- **Exercise instructions**:
Of all the entries below, retype only the lines from the one with "[global_routing]" through the one with "after detailed placement", exactly as they appear.

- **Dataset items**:
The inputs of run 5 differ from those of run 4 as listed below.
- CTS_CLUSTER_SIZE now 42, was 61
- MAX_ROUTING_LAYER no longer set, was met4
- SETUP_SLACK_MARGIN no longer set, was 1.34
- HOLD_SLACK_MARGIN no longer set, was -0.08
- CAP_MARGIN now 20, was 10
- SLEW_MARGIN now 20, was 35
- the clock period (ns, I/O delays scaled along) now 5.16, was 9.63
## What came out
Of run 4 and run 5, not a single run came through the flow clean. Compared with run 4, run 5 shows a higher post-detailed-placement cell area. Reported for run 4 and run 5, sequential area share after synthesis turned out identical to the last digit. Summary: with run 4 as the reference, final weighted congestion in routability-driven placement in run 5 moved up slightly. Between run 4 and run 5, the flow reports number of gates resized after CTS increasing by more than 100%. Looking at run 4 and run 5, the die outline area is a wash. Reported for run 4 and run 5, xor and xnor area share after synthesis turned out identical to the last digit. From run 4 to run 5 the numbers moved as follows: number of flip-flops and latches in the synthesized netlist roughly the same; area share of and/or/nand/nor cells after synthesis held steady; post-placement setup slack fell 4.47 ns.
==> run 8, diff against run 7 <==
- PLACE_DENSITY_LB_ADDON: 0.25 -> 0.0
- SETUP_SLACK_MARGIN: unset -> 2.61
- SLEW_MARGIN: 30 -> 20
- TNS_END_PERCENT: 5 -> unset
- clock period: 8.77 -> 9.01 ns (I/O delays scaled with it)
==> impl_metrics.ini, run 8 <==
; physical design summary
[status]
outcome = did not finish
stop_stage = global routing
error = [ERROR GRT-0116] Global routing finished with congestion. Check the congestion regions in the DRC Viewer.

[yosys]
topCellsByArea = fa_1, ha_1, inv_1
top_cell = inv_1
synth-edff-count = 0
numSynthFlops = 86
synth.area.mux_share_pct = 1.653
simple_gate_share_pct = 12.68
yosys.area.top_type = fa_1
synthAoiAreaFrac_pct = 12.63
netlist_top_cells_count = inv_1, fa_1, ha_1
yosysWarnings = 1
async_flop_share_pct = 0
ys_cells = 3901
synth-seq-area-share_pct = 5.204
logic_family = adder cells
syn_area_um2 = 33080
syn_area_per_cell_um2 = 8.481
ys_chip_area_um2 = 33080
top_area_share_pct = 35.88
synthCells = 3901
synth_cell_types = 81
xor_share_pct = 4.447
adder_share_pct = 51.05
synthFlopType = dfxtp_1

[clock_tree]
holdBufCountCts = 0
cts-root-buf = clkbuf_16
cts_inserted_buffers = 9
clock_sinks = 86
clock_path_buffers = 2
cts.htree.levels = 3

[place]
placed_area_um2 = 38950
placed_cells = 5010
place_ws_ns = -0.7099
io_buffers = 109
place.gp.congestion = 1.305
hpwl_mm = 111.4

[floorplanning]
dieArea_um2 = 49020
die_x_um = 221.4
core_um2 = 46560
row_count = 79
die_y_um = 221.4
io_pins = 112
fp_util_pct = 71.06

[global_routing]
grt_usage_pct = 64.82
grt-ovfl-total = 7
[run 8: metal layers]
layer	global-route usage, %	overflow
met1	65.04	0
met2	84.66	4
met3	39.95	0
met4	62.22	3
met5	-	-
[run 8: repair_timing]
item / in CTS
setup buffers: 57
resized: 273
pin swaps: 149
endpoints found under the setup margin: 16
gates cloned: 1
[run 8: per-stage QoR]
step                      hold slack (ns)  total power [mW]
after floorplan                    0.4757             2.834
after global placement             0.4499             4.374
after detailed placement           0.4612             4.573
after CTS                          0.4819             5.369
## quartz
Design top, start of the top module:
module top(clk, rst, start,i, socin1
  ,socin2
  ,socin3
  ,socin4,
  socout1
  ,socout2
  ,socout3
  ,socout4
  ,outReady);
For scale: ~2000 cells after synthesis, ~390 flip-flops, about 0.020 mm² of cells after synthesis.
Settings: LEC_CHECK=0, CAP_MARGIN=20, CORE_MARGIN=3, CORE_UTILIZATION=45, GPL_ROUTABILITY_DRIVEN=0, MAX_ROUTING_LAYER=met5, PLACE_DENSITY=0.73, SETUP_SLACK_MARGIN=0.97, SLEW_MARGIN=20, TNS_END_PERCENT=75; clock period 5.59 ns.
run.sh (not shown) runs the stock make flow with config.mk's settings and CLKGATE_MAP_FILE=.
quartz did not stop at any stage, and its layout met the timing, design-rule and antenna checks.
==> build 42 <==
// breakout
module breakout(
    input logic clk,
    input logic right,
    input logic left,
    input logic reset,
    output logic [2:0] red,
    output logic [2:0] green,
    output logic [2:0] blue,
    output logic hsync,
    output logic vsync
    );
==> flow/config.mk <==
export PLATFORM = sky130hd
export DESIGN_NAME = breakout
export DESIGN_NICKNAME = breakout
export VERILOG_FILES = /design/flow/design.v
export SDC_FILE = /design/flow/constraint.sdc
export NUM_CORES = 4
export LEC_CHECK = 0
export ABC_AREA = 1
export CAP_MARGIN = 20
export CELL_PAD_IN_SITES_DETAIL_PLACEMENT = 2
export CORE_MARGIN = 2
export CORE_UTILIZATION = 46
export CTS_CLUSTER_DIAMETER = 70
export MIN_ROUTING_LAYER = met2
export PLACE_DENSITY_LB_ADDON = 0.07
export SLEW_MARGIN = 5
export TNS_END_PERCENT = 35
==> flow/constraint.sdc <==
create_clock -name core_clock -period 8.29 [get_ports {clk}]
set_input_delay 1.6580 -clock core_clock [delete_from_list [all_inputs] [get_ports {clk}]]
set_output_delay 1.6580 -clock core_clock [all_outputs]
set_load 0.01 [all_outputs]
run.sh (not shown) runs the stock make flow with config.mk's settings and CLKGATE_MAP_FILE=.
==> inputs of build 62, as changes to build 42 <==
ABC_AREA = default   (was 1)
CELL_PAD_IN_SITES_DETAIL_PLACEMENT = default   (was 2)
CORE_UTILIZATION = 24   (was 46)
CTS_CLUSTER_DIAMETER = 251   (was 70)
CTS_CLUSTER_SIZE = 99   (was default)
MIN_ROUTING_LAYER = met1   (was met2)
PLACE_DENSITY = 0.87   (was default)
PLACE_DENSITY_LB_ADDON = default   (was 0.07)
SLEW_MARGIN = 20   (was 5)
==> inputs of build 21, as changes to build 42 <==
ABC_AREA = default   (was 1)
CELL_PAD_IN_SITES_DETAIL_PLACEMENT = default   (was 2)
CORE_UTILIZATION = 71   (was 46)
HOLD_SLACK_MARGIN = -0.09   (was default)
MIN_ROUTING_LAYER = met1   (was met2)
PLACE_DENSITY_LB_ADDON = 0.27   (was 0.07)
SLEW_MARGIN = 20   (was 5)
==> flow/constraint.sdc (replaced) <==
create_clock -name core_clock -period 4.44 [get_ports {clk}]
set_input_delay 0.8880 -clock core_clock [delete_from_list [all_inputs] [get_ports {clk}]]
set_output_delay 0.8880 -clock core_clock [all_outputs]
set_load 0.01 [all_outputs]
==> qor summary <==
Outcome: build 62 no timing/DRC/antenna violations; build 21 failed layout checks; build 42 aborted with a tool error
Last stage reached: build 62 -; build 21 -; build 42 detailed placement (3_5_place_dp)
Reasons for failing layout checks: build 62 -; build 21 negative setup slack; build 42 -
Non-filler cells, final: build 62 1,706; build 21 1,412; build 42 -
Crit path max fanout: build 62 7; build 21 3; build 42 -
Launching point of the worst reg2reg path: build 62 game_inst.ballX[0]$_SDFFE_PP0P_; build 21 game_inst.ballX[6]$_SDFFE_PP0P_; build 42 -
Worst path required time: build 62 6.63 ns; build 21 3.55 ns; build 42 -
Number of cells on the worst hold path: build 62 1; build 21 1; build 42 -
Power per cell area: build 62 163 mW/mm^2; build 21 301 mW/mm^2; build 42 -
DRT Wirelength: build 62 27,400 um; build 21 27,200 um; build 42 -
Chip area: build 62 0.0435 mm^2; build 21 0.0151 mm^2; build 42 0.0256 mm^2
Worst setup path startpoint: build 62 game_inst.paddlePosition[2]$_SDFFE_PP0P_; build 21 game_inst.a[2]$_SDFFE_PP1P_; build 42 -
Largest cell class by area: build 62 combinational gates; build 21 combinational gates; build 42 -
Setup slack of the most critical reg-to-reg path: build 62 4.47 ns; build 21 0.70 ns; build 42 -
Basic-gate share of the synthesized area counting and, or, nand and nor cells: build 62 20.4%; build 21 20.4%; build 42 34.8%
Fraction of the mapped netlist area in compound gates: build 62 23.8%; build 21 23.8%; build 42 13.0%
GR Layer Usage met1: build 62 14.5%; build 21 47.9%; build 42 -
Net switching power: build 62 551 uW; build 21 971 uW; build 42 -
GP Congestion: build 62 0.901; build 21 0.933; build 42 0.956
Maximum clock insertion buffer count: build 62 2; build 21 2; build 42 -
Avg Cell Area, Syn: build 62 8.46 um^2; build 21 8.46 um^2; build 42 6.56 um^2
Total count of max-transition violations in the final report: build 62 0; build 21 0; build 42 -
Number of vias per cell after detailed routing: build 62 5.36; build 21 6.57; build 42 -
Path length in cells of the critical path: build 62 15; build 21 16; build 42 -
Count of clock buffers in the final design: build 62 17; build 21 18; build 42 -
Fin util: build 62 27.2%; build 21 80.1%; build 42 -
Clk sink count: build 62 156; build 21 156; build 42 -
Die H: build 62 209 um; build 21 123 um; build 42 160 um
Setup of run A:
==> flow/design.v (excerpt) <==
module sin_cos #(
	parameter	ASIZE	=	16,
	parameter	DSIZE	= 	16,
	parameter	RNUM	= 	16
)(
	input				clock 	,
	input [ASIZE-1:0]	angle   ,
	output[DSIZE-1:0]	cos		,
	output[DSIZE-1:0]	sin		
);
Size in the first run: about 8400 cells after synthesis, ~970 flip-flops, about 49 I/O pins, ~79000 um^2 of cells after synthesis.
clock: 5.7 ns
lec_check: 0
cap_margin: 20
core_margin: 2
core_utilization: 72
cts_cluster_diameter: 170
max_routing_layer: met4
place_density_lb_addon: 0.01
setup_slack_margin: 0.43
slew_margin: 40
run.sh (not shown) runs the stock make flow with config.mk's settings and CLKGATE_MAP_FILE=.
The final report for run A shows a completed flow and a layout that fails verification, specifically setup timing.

==

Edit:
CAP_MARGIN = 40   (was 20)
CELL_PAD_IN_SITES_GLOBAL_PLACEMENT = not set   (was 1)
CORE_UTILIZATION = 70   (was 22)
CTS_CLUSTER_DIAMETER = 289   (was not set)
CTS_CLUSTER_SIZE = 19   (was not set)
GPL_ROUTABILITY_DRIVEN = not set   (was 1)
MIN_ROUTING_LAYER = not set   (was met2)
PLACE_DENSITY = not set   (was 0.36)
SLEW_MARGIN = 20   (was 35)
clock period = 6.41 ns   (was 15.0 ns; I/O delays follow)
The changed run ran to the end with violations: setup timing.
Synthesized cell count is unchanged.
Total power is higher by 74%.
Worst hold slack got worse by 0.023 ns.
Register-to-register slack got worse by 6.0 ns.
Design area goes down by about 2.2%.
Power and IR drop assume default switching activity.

- **Answer to this task**:
[global_routing]
grt_usage_pct = 64.82
grt-ovfl-total = 7
[run 8: metal layers]
layer	global-route usage, %	overflow
met1	65.04	0
met2	84.66	4
met3	39.95	0
met4	62.22	3
met5	-	-
[run 8: repair_timing]
item / in CTS
setup buffers: 57
resized: 273
pin swaps: 149
endpoints found under the setup margin: 16
gates cloned: 1
[run 8: per-stage QoR]
step                      hold slack (ns)  total power [mW]
after floorplan                    0.4757             2.834
after global placement             0.4499             4.374
after detailed placement           0.4612             4.573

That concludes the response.